#### [What the task requires]
In the listing below, tally the lines that hold "detailed" and report that number by itself.

#### [Records for processing]
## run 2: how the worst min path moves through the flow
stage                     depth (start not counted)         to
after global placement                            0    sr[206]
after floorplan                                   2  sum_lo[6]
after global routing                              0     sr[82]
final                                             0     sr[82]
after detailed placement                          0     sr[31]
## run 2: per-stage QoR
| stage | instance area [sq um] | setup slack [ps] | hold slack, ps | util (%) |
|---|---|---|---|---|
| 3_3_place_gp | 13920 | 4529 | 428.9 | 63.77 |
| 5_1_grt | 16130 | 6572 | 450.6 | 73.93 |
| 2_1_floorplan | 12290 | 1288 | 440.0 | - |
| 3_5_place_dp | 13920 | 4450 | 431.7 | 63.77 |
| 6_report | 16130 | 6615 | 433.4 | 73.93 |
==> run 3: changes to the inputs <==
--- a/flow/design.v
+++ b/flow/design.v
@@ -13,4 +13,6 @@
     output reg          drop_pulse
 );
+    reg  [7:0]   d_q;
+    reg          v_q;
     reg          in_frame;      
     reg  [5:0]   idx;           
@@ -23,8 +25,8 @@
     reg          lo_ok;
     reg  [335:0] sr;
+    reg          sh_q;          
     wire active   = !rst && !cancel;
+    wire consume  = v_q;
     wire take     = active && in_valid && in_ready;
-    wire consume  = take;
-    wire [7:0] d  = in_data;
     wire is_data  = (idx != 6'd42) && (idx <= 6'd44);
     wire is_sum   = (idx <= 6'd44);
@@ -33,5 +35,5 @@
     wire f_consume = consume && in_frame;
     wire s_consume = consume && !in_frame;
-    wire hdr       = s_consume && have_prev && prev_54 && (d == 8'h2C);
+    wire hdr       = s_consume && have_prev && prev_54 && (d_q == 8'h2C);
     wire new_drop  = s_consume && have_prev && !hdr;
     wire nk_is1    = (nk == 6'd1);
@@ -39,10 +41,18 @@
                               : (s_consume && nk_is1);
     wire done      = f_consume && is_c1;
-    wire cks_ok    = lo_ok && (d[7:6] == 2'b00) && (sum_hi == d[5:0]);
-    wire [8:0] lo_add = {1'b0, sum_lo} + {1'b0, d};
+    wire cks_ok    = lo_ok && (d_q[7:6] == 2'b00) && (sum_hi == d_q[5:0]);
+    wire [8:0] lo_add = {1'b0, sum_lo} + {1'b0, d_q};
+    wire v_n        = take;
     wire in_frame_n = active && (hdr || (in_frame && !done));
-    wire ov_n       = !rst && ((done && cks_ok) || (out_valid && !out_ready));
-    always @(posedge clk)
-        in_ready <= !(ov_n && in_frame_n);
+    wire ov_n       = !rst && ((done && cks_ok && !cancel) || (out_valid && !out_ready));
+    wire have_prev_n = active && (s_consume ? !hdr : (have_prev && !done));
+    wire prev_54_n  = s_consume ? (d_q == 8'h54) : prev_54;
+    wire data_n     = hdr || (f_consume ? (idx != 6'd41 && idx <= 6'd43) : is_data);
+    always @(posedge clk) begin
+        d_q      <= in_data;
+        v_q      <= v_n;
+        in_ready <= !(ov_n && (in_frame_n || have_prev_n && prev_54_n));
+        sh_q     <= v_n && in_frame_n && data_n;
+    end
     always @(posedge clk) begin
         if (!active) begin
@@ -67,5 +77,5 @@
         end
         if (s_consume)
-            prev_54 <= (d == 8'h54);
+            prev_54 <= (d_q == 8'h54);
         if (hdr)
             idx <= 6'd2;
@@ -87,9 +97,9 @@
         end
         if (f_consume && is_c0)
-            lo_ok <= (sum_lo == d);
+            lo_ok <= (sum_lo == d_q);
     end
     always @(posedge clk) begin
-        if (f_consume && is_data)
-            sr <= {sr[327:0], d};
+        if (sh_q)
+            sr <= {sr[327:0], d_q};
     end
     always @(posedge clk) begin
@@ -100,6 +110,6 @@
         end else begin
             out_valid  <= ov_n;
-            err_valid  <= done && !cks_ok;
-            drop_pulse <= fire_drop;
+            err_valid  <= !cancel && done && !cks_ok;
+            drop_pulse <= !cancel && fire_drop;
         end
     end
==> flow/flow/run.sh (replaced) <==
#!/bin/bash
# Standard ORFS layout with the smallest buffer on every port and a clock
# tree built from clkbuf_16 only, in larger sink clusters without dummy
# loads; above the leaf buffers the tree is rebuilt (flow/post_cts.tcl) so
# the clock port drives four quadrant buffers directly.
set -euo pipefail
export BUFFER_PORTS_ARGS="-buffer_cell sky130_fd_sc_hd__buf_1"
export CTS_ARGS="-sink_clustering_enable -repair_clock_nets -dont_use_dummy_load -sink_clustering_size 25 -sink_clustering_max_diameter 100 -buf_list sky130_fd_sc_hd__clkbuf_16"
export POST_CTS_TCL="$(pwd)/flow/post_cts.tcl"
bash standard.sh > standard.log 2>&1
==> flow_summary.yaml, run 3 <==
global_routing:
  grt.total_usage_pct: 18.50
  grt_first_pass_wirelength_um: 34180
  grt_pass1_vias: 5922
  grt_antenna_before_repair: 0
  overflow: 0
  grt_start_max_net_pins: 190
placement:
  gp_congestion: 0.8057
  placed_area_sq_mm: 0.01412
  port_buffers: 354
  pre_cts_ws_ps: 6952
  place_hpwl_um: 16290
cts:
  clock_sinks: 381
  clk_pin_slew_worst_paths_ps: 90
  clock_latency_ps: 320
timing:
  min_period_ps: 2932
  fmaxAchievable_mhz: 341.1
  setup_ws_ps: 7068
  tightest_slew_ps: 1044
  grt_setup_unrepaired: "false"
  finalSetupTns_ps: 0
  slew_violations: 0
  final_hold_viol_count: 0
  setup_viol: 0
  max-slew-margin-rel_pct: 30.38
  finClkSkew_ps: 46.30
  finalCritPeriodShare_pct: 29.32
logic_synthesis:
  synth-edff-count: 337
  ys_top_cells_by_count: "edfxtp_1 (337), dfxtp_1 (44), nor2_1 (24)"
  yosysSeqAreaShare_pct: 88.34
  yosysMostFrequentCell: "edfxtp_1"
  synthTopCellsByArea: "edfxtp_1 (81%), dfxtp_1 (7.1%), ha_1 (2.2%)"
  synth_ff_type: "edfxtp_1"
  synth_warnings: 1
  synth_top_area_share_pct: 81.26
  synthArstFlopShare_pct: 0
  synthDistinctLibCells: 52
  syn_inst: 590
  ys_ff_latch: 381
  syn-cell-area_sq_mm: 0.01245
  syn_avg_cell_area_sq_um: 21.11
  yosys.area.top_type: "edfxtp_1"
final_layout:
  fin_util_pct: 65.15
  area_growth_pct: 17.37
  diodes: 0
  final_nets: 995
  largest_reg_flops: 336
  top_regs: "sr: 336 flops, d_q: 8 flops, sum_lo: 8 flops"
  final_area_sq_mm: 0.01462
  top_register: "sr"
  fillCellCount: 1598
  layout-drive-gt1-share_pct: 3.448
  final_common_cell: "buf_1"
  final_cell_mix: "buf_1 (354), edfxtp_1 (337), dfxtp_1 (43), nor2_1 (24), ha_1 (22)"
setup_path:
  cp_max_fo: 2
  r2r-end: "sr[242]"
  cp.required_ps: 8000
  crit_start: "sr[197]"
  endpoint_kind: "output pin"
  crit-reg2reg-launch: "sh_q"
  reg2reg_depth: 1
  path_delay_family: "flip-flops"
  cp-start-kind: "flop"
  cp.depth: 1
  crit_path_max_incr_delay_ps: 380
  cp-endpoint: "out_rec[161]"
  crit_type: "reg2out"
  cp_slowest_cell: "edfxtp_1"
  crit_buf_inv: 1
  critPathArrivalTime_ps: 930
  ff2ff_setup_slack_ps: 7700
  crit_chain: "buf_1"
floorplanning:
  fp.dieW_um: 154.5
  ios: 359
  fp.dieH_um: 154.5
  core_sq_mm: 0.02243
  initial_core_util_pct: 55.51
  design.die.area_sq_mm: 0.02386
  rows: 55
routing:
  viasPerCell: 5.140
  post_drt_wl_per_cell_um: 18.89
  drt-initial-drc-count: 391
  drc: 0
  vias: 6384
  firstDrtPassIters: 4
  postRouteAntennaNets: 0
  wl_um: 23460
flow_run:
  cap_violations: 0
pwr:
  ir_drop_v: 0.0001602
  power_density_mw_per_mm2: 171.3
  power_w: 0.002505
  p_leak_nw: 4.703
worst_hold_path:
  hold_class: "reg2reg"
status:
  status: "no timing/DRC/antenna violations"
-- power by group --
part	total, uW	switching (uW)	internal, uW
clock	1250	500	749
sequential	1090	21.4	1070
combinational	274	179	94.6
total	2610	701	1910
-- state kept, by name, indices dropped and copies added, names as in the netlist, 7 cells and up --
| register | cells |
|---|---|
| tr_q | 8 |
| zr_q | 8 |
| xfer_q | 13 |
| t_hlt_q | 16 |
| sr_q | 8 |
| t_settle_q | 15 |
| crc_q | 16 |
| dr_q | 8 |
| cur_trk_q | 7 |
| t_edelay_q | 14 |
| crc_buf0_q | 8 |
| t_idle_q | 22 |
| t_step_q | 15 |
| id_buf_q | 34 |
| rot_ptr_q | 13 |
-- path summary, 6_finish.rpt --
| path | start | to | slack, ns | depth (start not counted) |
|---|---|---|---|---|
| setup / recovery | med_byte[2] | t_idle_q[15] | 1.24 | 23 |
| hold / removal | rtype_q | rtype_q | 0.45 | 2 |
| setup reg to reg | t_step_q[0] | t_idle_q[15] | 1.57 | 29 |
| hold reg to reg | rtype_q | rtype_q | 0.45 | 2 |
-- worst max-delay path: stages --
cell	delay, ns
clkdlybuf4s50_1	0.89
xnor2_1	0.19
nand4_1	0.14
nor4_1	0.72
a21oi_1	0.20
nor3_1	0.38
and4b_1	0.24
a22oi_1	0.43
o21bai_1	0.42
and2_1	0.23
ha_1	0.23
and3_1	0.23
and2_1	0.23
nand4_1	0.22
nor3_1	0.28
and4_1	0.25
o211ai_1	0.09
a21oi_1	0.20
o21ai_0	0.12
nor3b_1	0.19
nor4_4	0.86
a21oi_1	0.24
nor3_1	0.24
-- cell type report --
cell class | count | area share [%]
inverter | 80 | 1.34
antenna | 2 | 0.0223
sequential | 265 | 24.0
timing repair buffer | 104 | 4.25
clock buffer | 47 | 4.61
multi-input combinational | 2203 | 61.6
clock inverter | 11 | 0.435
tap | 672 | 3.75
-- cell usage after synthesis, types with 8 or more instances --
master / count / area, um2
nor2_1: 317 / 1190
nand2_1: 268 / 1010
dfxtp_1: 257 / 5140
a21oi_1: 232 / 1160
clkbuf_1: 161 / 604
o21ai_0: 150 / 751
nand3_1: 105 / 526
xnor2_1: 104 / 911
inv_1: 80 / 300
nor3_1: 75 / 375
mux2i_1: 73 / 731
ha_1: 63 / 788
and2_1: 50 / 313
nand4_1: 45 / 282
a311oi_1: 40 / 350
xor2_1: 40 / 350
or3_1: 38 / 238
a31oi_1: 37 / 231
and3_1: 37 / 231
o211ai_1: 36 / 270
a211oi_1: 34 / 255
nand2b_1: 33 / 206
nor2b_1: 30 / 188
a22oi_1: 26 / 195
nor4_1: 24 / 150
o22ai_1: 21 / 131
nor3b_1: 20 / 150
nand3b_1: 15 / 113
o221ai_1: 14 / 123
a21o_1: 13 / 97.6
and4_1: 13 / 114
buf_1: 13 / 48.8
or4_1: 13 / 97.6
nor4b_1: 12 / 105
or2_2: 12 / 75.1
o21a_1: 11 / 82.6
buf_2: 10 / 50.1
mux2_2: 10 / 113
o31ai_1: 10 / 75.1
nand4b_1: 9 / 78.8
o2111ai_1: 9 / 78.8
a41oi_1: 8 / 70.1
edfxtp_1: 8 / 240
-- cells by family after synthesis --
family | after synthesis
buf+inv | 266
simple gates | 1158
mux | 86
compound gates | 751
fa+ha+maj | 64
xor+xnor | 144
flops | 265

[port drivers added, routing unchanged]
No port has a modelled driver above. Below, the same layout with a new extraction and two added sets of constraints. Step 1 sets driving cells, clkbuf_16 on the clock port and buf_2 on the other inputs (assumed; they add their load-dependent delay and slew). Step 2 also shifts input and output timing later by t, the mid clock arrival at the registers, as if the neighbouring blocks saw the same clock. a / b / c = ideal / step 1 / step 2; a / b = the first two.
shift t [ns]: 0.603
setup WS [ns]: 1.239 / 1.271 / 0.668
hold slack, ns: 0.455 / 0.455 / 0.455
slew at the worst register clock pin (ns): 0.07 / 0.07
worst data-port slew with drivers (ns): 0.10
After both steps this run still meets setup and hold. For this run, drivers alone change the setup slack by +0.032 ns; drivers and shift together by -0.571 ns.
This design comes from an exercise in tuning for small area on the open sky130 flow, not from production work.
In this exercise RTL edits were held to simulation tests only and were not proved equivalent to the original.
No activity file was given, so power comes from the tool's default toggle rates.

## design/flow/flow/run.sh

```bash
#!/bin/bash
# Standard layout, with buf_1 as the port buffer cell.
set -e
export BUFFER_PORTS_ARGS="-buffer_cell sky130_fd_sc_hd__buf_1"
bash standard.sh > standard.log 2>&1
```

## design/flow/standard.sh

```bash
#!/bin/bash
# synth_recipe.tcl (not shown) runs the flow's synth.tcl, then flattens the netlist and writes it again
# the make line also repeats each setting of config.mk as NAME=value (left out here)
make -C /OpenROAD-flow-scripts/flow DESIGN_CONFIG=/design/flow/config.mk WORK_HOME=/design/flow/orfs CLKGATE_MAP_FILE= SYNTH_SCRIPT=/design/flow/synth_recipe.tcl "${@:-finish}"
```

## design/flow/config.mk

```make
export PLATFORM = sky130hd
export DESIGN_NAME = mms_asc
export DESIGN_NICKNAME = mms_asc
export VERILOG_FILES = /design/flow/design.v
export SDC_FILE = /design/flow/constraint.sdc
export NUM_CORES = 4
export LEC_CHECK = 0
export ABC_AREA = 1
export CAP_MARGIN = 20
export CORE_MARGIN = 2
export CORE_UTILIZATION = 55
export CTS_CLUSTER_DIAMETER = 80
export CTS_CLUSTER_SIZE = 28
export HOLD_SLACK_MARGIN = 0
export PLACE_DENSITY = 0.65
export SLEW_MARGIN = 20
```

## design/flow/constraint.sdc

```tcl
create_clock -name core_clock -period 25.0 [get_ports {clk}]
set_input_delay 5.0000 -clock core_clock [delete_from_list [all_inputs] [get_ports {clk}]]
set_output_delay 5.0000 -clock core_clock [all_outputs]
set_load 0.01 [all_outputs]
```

...

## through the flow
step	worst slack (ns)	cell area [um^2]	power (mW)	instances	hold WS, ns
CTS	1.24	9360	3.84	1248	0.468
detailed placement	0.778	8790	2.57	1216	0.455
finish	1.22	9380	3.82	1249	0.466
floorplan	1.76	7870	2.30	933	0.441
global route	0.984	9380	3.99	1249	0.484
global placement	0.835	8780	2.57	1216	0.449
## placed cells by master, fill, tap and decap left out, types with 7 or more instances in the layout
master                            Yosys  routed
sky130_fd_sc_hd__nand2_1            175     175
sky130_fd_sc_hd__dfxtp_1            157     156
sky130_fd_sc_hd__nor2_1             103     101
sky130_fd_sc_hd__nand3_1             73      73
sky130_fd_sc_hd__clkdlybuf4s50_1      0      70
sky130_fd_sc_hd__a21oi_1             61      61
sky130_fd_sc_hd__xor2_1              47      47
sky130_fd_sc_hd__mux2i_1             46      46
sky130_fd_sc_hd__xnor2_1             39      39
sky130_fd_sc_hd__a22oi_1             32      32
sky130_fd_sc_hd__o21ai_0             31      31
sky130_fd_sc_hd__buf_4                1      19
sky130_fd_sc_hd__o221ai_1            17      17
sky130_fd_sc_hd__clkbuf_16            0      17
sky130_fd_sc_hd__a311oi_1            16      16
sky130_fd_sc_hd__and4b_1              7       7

#### [Answer for the task]
2